[Data excerpts]
--- START ---

`src/hw/axis_pkt_pkg.sv`:
```
`default_nettype none

package axis_pkt_pkg;

  // Stream payload width, one byte per beat.
  localparam int DATA_WIDTH = 8;

  localparam int FIFO_ADDR_WIDTH = 4;
  localparam int FIFO_DEPTH = 1 << FIFO_ADDR_WIDTH; // Also the longest frame that passes.

  localparam int CNT_WIDTH = 16;

  typedef struct packed {
    logic [DATA_WIDTH-1:0] data;
    logic                  last;
    logic                  user; // Bad frame flag, valid on the last beat.
  } pkt_beat_t;

  typedef struct packed {
    logic [CNT_WIDTH-1:0] good_frames;
    logic [CNT_WIDTH-1:0] bad_frames;
    logic [CNT_WIDTH-1:0] overflow_frames;
  } frame_stats_t;

endpackage

`default_nettype wire

```
`src/hw/axis_csum_check.sv`:
```
`default_nettype none

module axis_csum_check
  import axis_pkt_pkg::*;
(
  input  wire        clk,
  input  wire        rst,

  input  pkt_beat_t  s_beat,
  input  wire        s_valid,
  output logic       s_ready,

  output pkt_beat_t  m_beat,
  output logic       m_valid,
  input  wire        m_ready
);

  logic [DATA_WIDTH-1:0] csum_reg; // XOR of the bytes seen so far in this frame.
  logic [DATA_WIDTH-1:0] csum_next;
  logic                  accept;
  logic                  csum_bad;

  // The slice can take a new beat when it is empty or draining this cycle.
  assign s_ready = !m_valid || m_ready;
  assign accept = s_valid && s_ready;

  // Last byte carries the checksum of everything before it.
  assign csum_bad = s_beat.data != csum_reg;

  always_comb begin
    csum_next = csum_reg;
    if (accept) begin
      if (s_beat.last) begin
        csum_next = '0; // Next frame starts fresh.
      end else begin
        csum_next = csum_reg ^ s_beat.data;
      end
    end
  end

  always_ff @(posedge clk) begin
    if (rst) begin
      csum_reg <= '0;
      m_valid  <= 1'b0;
    end else begin
      csum_reg <= csum_next;
      if (accept) begin
        m_valid <= 1'b1;
      end else if (m_ready) begin
        m_valid <= 1'b0;
      end
    end
  end

  // Payload register, loaded only on a transfer into the slice.
  always_ff @(posedge clk) begin
    if (accept) begin
      m_beat.data <= s_beat.data;
      m_beat.last <= s_beat.last;
      m_beat.user <= s_beat.last && csum_bad;
    end
  end

endmodule

`default_nettype wire

```
`src/hw/axis_fifo.sv`:
```
`default_nettype none

module axis_fifo
  import axis_pkt_pkg::*;
(
  input  wire        clk,
  input  wire        rst,

  input  pkt_beat_t  s_beat,
  input  wire        s_valid,
  output logic       s_ready,

  output pkt_beat_t  m_beat,
  output logic       m_valid,
  input  wire        m_ready,

  output logic       status_overflow,
  output logic       status_bad_frame,
  output logic       status_good_frame
);

  // Pointers carry one extra bit to tell full from empty.
  logic [FIFO_ADDR_WIDTH:0] wr_ptr_reg;     // End of committed frames.
  logic [FIFO_ADDR_WIDTH:0] wr_ptr_next;
  logic [FIFO_ADDR_WIDTH:0] wr_ptr_cur_reg; // End of the frame being written.
  logic [FIFO_ADDR_WIDTH:0] wr_ptr_cur_next;
  logic [FIFO_ADDR_WIDTH:0] rd_ptr_reg;
  logic [FIFO_ADDR_WIDTH:0] rd_ptr_next;

  pkt_beat_t mem [FIFO_DEPTH];

  pkt_beat_t mem_rd_data_reg;
  logic      mem_rd_valid_reg;
  logic      mem_rd_valid_next;
  logic      m_valid_next;

  logic full_cur;
  logic full_wr;
  logic empty;
  logic write;
  logic read;
  logic store_output;

  logic drop_frame_reg;
  logic drop_frame_next;
  logic overflow_next;
  logic bad_frame_next;
  logic good_frame_next;

  // Partial frame has caught up with the read side.
  assign full_cur = (wr_ptr_cur_reg[FIFO_ADDR_WIDTH] != rd_ptr_reg[FIFO_ADDR_WIDTH]) &&
                    (wr_ptr_cur_reg[FIFO_ADDR_WIDTH-1:0] == rd_ptr_reg[FIFO_ADDR_WIDTH-1:0]);
  // Partial frame alone fills the whole memory, so it can never fit.
  assign full_wr = (wr_ptr_reg[FIFO_ADDR_WIDTH] != wr_ptr_cur_reg[FIFO_ADDR_WIDTH]) &&
                   (wr_ptr_reg[FIFO_ADDR_WIDTH-1:0] == wr_ptr_cur_reg[FIFO_ADDR_WIDTH-1:0]);
  assign empty = wr_ptr_reg == rd_ptr_reg;

  assign s_ready = !full_cur || full_wr || drop_frame_reg;

  always_comb begin
    write           = 1'b0;
    drop_frame_next = drop_frame_reg;
    overflow_next   = 1'b0;
    bad_frame_next  = 1'b0;
    good_frame_next = 1'b0;
    wr_ptr_next     = wr_ptr_reg;
    wr_ptr_cur_next = wr_ptr_cur_reg;
    if (s_valid && s_ready) begin
      if (full_cur || full_wr || drop_frame_reg) begin
        drop_frame_next = 1'b1; // Swallow the rest of an oversized frame.
        if (s_beat.last) begin
          wr_ptr_cur_next = wr_ptr_reg;
          drop_frame_next = 1'b0;
          overflow_next   = 1'b1;
        end
      end else begin
        write           = 1'b1;
        wr_ptr_cur_next = wr_ptr_cur_reg + 1'b1;
        if (s_beat.last) begin
          if (s_beat.user) begin
            wr_ptr_cur_next = wr_ptr_reg; // Rewind over the bad frame.
            bad_frame_next  = 1'b1;
          end else begin
            wr_ptr_next     = wr_ptr_cur_reg + 1'b1;
            good_frame_next = 1'b1;
          end
        end
      end
    end
  end

  always_ff @(posedge clk) begin
    if (rst) begin
      wr_ptr_reg        <= '0;
      wr_ptr_cur_reg    <= '0;
      drop_frame_reg    <= 1'b0;
      status_overflow   <= 1'b0;
      status_bad_frame  <= 1'b0;
      status_good_frame <= 1'b0;
    end else begin
      wr_ptr_reg        <= wr_ptr_next;
      wr_ptr_cur_reg    <= wr_ptr_cur_next;
      drop_frame_reg    <= drop_frame_next;
      status_overflow   <= overflow_next;
      status_bad_frame  <= bad_frame_next;
      status_good_frame <= good_frame_next;
    end
  end

  always_ff @(posedge clk) begin
    if (write) begin
      mem[wr_ptr_cur_reg[FIFO_ADDR_WIDTH-1:0]] <= s_beat;
    end
  end

  // Read side, a memory read register followed by the output register.
  assign store_output = m_ready || !m_valid;

  always_comb begin
    read              = 1'b0;
    rd_ptr_next       = rd_ptr_reg;
    mem_rd_valid_next = mem_rd_valid_reg;
    if (store_output || !mem_rd_valid_reg) begin
      if (!empty) begin
        read              = 1'b1;
        mem_rd_valid_next = 1'b1;
        rd_ptr_next       = rd_ptr_reg + 1'b1;
      end else begin
        mem_rd_valid_next = 1'b0;
      end
    end
  end

  always_comb begin
    m_valid_next = m_valid;
    if (store_output) begin
      m_valid_next = mem_rd_valid_reg;
    end
  end

  always_ff @(posedge clk) begin
    if (rst) begin
      rd_ptr_reg       <= '0;
      mem_rd_valid_reg <= 1'b0;
      m_valid          <= 1'b0;
    end else begin
      rd_ptr_reg       <= rd_ptr_next;
      mem_rd_valid_reg <= mem_rd_valid_next;
      m_valid          <= m_valid_next;
    end
  end

  always_ff @(posedge clk) begin
    if (read) begin
      mem_rd_data_reg <= mem[rd_ptr_reg[FIFO_ADDR_WIDTH-1:0]];
    end
    if (store_output) begin
      m_beat <= mem_rd_data_reg;
    end
  end

endmodule

`default_nettype wire

```
`src/hw/axis_frame_stats.sv`:
```
`default_nettype none

module axis_frame_stats
  import axis_pkt_pkg::*;
(
  input  wire           clk,
  input  wire           rst,

  input  wire           status_good_frame,
  input  wire           status_bad_frame,
  input  wire           status_overflow,

  output frame_stats_t  stats
);

  // Counters hold at all ones instead of wrapping.
  function automatic logic [CNT_WIDTH-1:0] sat_inc(input logic [CNT_WIDTH-1:0] cnt);
    logic [CNT_WIDTH-1:0] result;
    result = cnt;
    if (cnt != {CNT_WIDTH{1'b1}}) begin
      result = cnt + 1'b1;
    end
    return result;
  endfunction

  always_ff @(posedge clk) begin
    if (rst) begin
      stats <= '0;
    end else begin
      if (status_good_frame) begin
        stats.good_frames <= sat_inc(stats.good_frames);
      end
      if (status_bad_frame) begin
        stats.bad_frames <= sat_inc(stats.bad_frames);
      end
      if (status_overflow) begin
        stats.overflow_frames <= sat_inc(stats.overflow_frames);
      end
    end
  end

endmodule

`default_nettype wire

```
`src/hw/axis_pkt_top.sv`:
```
`default_nettype none

module axis_pkt_top
  import axis_pkt_pkg::*;
(
  input  wire           clk,
  input  wire           rst,

  input  pkt_beat_t     s_beat,
  input  wire           s_valid,
  output logic          s_ready,

  output pkt_beat_t     m_beat,
  output logic          m_valid,
  input  wire           m_ready,

  output frame_stats_t  stats
);

  pkt_beat_t csum_beat; // Checked stream into the frame FIFO.
  logic      csum_valid;
  logic      csum_ready;

  logic      status_overflow;
  logic      status_bad_frame;
  logic      status_good_frame;

  axis_csum_check axis_csum_check_i (
    .clk     (clk),
    .rst     (rst),
    .s_beat  (s_beat),
    .s_valid (s_valid),
    .s_ready (s_ready),
    .m_beat  (csum_beat),
    .m_valid (csum_valid),
    .m_ready (csum_ready)
  );

  axis_fifo axis_fifo_i (
    .clk               (clk),
    .rst               (rst),
    .s_beat            (csum_beat),
    .s_valid           (csum_valid),
    .s_ready           (csum_ready),
    .m_beat            (m_beat),
    .m_valid           (m_valid),
    .m_ready           (m_ready),
    .status_overflow   (status_overflow),
    .status_bad_frame  (status_bad_frame),
    .status_good_frame (status_good_frame)
  );

  axis_frame_stats axis_frame_stats_i (
    .clk               (clk),
    .rst               (rst),
    .status_good_frame (status_good_frame),
    .status_bad_frame  (status_bad_frame),
    .status_overflow   (status_overflow),
    .stats             (stats)
  );

endmodule

`default_nettype wire

```
`config.mk`:
```
export PLATFORM = sky130hd
export DESIGN_NAME = axis_pkt_top
export DESIGN_NICKNAME = d
export VERILOG_FILES = /design/src/hw/axis_pkt_pkg.sv /design/src/hw/axis_csum_check.sv /design/src/hw/axis_fifo.sv /design/src/hw/axis_frame_stats.sv /design/src/hw/axis_pkt_top.sv
export SDC_FILE = /design/constraint.sdc
export NUM_CORES = 1
export LEC_CHECK = 0
export BUFFER_PORTS_ARGS = -buffer_cell sky130_fd_sc_hd__buf_2
export CAP_MARGIN = 20
export CORE_UTILIZATION = 37
export DETAILED_ROUTE_END_ITERATION = 7
export MAX_ROUTING_LAYER = met4
export PLACE_DENSITY_LB_ADDON = 0.05
export SYNTH_ARGS = -nofsm -noshare
export SYNTH_HDL_FRONTEND = slang
export SYNTH_SLANG_ARGS = --single-unit
```
`constraint.sdc`:
```
create_clock -name clk -period 3.4 [get_ports clk]
set_clock_uncertainty 0.15 [all_clocks]
set_input_delay 0.17 -clock clk [delete_from_list [all_inputs] [get_ports clk]]
set_output_delay 0.17 -clock clk [all_outputs]
set_load 0.02 [all_outputs]
```
==> flow_metrics.tcl, run 1 <==
set metrics [dict create \
    gp_congestion 0.773 \
    p_leak_nw 4.38 \
    die_h_microns 174 \
    synth_ff_type "edfxtp_1" \
    synthArstFlopShare_pct 0 \
    grt_first_pass_wirelength_mm 36.0 \
    ys_types 54 \
    start_util_pct 37.8 \
    endpoint "axis_fifo_i.mem[10][4]" \
    worst-setup-path-type "reg -> reg" \
    portBuffers 72 \
    cts-buffers-inserted 29 \
    num_rows 62 \
    syn_to_final_growth_pct 18.2 \
    antenna_cells 0 \
    core_region_area_sq_mm 0.0289 \
    grt_usage_pct 15.8 \
    drv_cap 0 \
    routed_via_density 5.03 \
    syn_inst 727 \
    finalPower_mw 8.15 \
    h-tree-depth 1 \
    drt-wirelength-per-cell_microns 18.4 \
    rr_endpoint "axis_fifo_i.mem[10][4]" \
    layout_commonest_cell "edfxtp_1" \
    post-cts-setup-buffers 0 \
    nets 852 \
    antenna_left 0 \
    ir_drop_mv 0.363 \
    r2r_slack_ns 0.51 \
    wirelength_mm 22.6 \
    drc 0 \
    setup_tns_ns 0 \
    arrival_ns 2.91 \
    dieArea_sq_mm 0.0302 \
    status "completed" \
    synth-seq-cells 268 \
    antenna_found_initial 0 \
    hpwlAfterDp_mm 14.8 \
    grt_pass1_vias 6343 \
    critical_path.startpoint "axis_fifo_i.wr_ptr_cur_reg[0]" \
    insertion_delay_ns 0.54 \
    clkTransAtPathRegs_ns 0.06 \
    via_count 6200 \
    cts_tree "yes" \
    ys_warn_count 0 \
    synth_edf_count 190 \
    pwr_density_cell_mw_per_mm2 631 \
    reg2reg_depth 5 \
    grt_max_degree 47 \
    hold_path.class "in -> reg" \
    overflow 0 \
    hold_viol 0 \
    drt_pass1_iterations 4 \
    final_util_pct 44.7 \
    mostFrequentLayoutCells "edfxtp_1, nor2_1, dfxtp_1" \
    required_ns 3.42 \
    slew_headroom_pct 42.6 \
    min_period_ns 2.89 \
    io_pins 74 \
    clkSinkCount 268 \
    cp-start-kind "register" \
    cp_max_fo 10 \
    cts-root-buf "clkbuf_16" \
    worst_slew_pin_slew_ns 0.861 \
    setup_viol 0 \
    period_share_pct 85.0 \
    r2r_start "axis_fifo_i.wr_ptr_cur_reg[0]" \
    holdWs_ns 0.0725 \
    grt_setup_unrepaired "no" \
    fp.dieW_microns 174 \
    layout-drive-gt1-share_pct 24.6 \
    setup.worst_path.end_class "register" \
    syn_area_sq_mm 0.0109 \
    largest_reg_flops 160 \
    max_freq_ghz 0.346 \
    drv_slew 0 \
    drtIter0Drc 473 \
    syn_avg_cell_area_sq_um 15.0 \
    yosysSeqAreaShare_pct 66.6 \
    cts_buffer_depth 3 \
    syn_nets 749 \
]
-- report_power, final --
group          internal (mW)  switching, mW
logic                  0.493          0.600
clock network           2.01           1.23
registers               3.73         0.0833
total                   6.23           1.91
-- logic make-up (layout without fill, tap and decap cells) --
group / after synthesis / in the layout / share of synthesized area, %
and+or+nand+nor: 220 / 220 / 10.6
muxes: 62 / 62 / 11.4
AOI/OAI and AO/OA: 57 / 57 / 3.32
DFF: 268 / 268 / 66.6
buffers and inverters: 47 / 169 / 1.93
xor gates and xnor gates: 65 / 65 / 5.21
adders and majority gates: 8 / 8 / 0.917
-- Yosys cell counts (all sizes together) (15+ instances only) --
| library cell | number | area (sq um) |
|---|---|---|
| a21oi | 18 | 90.1 |
| clkbuf | 19 | 72.6 |
| dfxtp | 78 | 1560 |
| edfxtp | 190 | 5710 |
| inv | 15 | 56.3 |
| mux4 | 50 | 1130 |
| nand2 | 25 | 93.8 |
| nand3 | 19 | 95.1 |
| nand4 | 15 | 109 |
| nor2 | 80 | 300 |
| nor3 | 19 | 100 |
| o21ai | 20 | 115 |
| xnor2 | 33 | 289 |
| xor2 | 32 | 280 |
-- metrics by stage --
stage	setup WS, ns	instance area (sq um)	cells
after floorplan	0.317	10900	727
after global placement	0.660	11800	1172
after detailed placement	0.583	11800	1172
after CTS	0.563	12900	1233
after global routing	0.325	12900	1233
final	0.510	12900	1233
-- per-layer routing --
layer / vias up / share of wire [%] / track usage (%)
met5: - / 0 / -
met4: 0 / 1.6 / 3.65
met3: 33 / 4.0 / 2.72
met2: 108 / 46 / 24.2
met1: 3107 / 49 / 21.8
li1: 2952 / - / -
-- worst max-delay path: stages (launching register included) --
cell and delay, ns:
dfxtp_1 0.54, xnor2_1 0.16, a31oi_1 0.39, nand3_1 0.43, nor2_1 0.29, and3_1 0.55
-- worst min path at each step --
stage / from / endpoint / slack (ns) / depth (start not counted)
finish: rst / axis_frame_stats_i.stats[4] / 0.07 / 2
global route: rst / axis_frame_stats_i.stats[14] / 0.11 / 2
CTS: rst / axis_frame_stats_i.stats[4] / 0.06 / 2
detailed placement: s_beat[3] / axis_csum_check_i.m_beat[3] / 0.25 / 1
global placement: axis_fifo_i.mem_rd_data_reg[7] / axis_fifo_i.m_beat[7] / 0.25 / 0
floorplan: s_beat[1] / axis_csum_check_i.m_beat[1] / 0.12 / 0
-- timing repair --
item                                   in CTS  in global routing
gates resized for setup                     0                  0
endpoints found under the hold margin      21                  0
hold buffers                               11                  0
-- area by class of cell --
class | count | area, sq um
fillers | 2603 | 16000
well taps | 384 | 480
clock buffers | 36 | 752
flip-flops and latches | 268 | 7270
inverters | 15 | 56.3
multi-input cells | 412 | 3490
repair buffers | 104 | 628
clock inverters | 14 | 229
Note: power is estimated with default switching activity, not from simulation.
==> run 2: changes to the inputs <==
==> constraint.sdc (replaced) <==
create_clock -name clk -period 2.9 [get_ports clk]
set_clock_uncertainty 0.15 [all_clocks]
set_input_delay 0.145 -clock clk [delete_from_list [all_inputs] [get_ports clk]]
set_output_delay 0.145 -clock clk [all_outputs]
set_load 0.02 [all_outputs]
==> flow_metrics.tcl, run 2 (synthesized netlist as in run 1, its figures left out) <==
set metrics [dict create \
    postCtsResizedCells 0 \
    antenna_found_initial 0 \
    routed_via_density 5.11 \
    final_util_pct 44.9 \
    min_period_ns 2.51 \
    setup_viol 0 \
    syn_to_final_growth_pct 18.8 \
    layout-drive-gt1-share_pct 25.5 \
    slowest_stage "dfxtp_1" \
    busiest_layer "met2" \
    drv_slew 0 \
    start_util_pct 37.8 \
    rr_endpoint "axis_fifo_i.mem[14][6]" \
    drv_cap 0 \
    antenna_left 0 \
    ir_drop_mv 0.495 \
    grt_first_pass_wirelength_mm 36.7 \
    clkTransAtPathRegs_ns 0.06 \
    dieArea_sq_mm 0.0302 \
    grt_use_met2_pct 26.2 \
    worst_slew_pin_slew_ns 0.674 \
    io_pins 74 \
    hold_viol 0 \
    r2r_slack_ns 0.39 \
    drt_pass1_iterations 4 \
    num_rows 62 \
    pre_cts_ws_ns 0.380 \
    arrival_ns 2.59 \
    critPathMaxStageDelay_ns 0.54 \
    setup.worst_path.end_class "register" \
    via_count 6374 \
    grt_pass1_vias 6556 \
    pwr_density_cell_mw_per_mm2 720 \
    portBuffers 72 \
    clkSinkCount 268 \
    grt_usage_pct 16.2 \
    largest_reg_flops 160 \
    worst_slack_ns 0.388 \
    h-tree-depth 1 \
    antenna_cells 0 \
    met3_usage_pct 2.65 \
    hp-start "s_beat[9]" \
    path_delay_family "flip-flops" \
    drt-wirelength-per-cell_microns 18.6 \
    path_common_cell "buf_4" \
    worst-setup-path-type "reg -> reg" \
    p_leak_nw 4.44 \
    ctsHoldBuffers 13 \
    hold_path.class "in -> reg" \
    grt_use_met1_pct 21.3 \
    cp_max_fo 14 \
    slew_headroom_pct 54.9 \
    cts-buffers-inserted 29 \
    gp_congestion 0.772 \
    core_region_area_sq_mm 0.0289 \
    drtIter0Drc 380 \
    wirelength_mm 23.2 \
    hold_depth 2 \
    post-cts-setup-buffers 0 \
    max_freq_ghz 0.398 \
    grt_max_degree 44 \
    grt_setup_unrepaired "no" \
    r2r_start "axis_fifo_i.wr_ptr_cur_reg[0]" \
    overflow 0 \
    status "completed" \
    worst-path-buf-inv 2 \
    layout_commonest_cell "edfxtp_1" \
    insertion_delay_ns 0.56 \
    mostFrequentLayoutCells "edfxtp_1, nor2_1, dfxtp_1" \
    required_ns 2.98 \
    hold_end "axis_csum_check_i.m_beat[9]" \
    die_h_microns 174 \
    hpwlAfterDp_mm 14.8 \
    cp-start-kind "register" \
    drc 0 \
    reg2reg_depth 7 \
    path_cells "xnor2_1 -> a31oi_1 -> nand3_1 -> buf_4 -> nor2_1 -> and2_1 -> buf_4" \
    cts_buffer_depth 3 \
    cts-root-buf "clkbuf_16" \
    period_share_pct 86.6 \
    nets 863 \
    cts_tree "yes" \
    fp.dieW_microns 174 \
]
-- run 2: cell types whose count changed in the layout (fill, tap and decap cells not counted), moves of 2 or more --
cell / delta
clkbuf_1: -3
clkbuf_2: +2
clkbuf_8: +2
dlygate4sd3_1: +2
clkinv_2: +2
clkinv_1: +4
clkinvlp_2: -2
bufinv_16: -4
buf_4: +8
-- run 2: worst max path at each step --
stage / startpoint / end / slack, ns / cells after the start
floorplan: axis_fifo_i.wr_ptr_cur_reg[3] / axis_fifo_i.mem[3][0] / -0.18 / 7
global placement: axis_fifo_i.wr_ptr_cur_reg[0] / axis_fifo_i.mem[0][5] / 0.46 / 6
detailed placement: axis_fifo_i.wr_ptr_cur_reg[0] / axis_fifo_i.mem[14][8] / 0.38 / 7
CTS: axis_fifo_i.wr_ptr_cur_reg[0] / axis_fifo_i.mem[14][6] / 0.37 / 7
global route: axis_fifo_i.wr_ptr_cur_reg[0] / axis_fifo_i.mem[14][6] / 0.18 / 7
finish: axis_fifo_i.wr_ptr_cur_reg[0] / axis_fifo_i.mem[14][6] / 0.39 / 7
-- run 2: power breakdown --
group	internal (mW)	leakage (nW)	switching, mW	total [mW]
clock network	2.13	0.463	1.47	3.61
registers	4.37	2.37	0.103	4.47
logic	0.588	1.61	0.670	1.26
total	7.09	4.44	2.25	9.33
-- run 2: area by class of cell --
cell class                      count  area (sq um)
Inverter                           15          56.3
Fill cell                        2621         15900
Clock buffer                       38           803
Tap cell                          384           480
Sequential cell                   268          7270
Clock inverter                     15           143
Timing Repair Buffer              115           728
Multi-Input combinational cell    412          3490
-- run 2: metal layers --
metal  share of wire [%]  up-vias
met5                   0        -
met4                 1.9        0
met3                 4.7       35
met2                  48      138
met1                  46     3208
li1                    -     2993
-- run 2: per-stage QoR --
| stage | cell area (sq um) | hold WS (ns) | cells | TNS, ns | total power, mW |
|---|---|---|---|---|---|
| finish | 13000 | 0.199 | 1247 | 0 | 9.33 |
| global route | 13000 | 0.191 | 1247 | 0 | 9.73 |
| CTS | 13000 | 0.164 | 1247 | 0 | 9.48 |
| detailed placement | 11900 | 0.230 | 1181 | 0 | 5.83 |
| global placement | 11900 | 0.230 | 1181 | 0 | 5.81 |
| floorplan | 10900 | 0.0939 | 727 | -14.65 | 5.43 |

--- END ---

» **YOUR OBJECTIVE**
Each line above from the one with "min_period_ns 2.89 \" up to and including the one with "190 | 5710 |" must be set down exactly, and no line outside that span may appear.

» **ANSWER SECTION**
    min_period_ns 2.89 \
    io_pins 74 \
    clkSinkCount 268 \
    cp-start-kind "register" \
    cp_max_fo 10 \
    cts-root-buf "clkbuf_16" \
    worst_slew_pin_slew_ns 0.861 \
    setup_viol 0 \
    period_share_pct 85.0 \
    r2r_start "axis_fifo_i.wr_ptr_cur_reg[0]" \
    holdWs_ns 0.0725 \
    grt_setup_unrepaired "no" \
    fp.dieW_microns 174 \
    layout-drive-gt1-share_pct 24.6 \
    setup.worst_path.end_class "register" \
    syn_area_sq_mm 0.0109 \
    largest_reg_flops 160 \
    max_freq_ghz 0.346 \
    drv_slew 0 \
    drtIter0Drc 473 \
    syn_avg_cell_area_sq_um 15.0 \
    yosysSeqAreaShare_pct 66.6 \
    cts_buffer_depth 3 \
    syn_nets 749 \
]
-- report_power, final --
group          internal (mW)  switching, mW
logic                  0.493          0.600
clock network           2.01           1.23
registers               3.73         0.0833
total                   6.23           1.91
-- logic make-up (layout without fill, tap and decap cells) --
group / after synthesis / in the layout / share of synthesized area, %
and+or+nand+nor: 220 / 220 / 10.6
muxes: 62 / 62 / 11.4
AOI/OAI and AO/OA: 57 / 57 / 3.32
DFF: 268 / 268 / 66.6
buffers and inverters: 47 / 169 / 1.93
xor gates and xnor gates: 65 / 65 / 5.21
adders and majority gates: 8 / 8 / 0.917
-- Yosys cell counts (all sizes together) (15+ instances only) --
| library cell | number | area (sq um) |
|---|---|---|
| a21oi | 18 | 90.1 |
| clkbuf | 19 | 72.6 |
| dfxtp | 78 | 1560 |
| edfxtp | 190 | 5710 |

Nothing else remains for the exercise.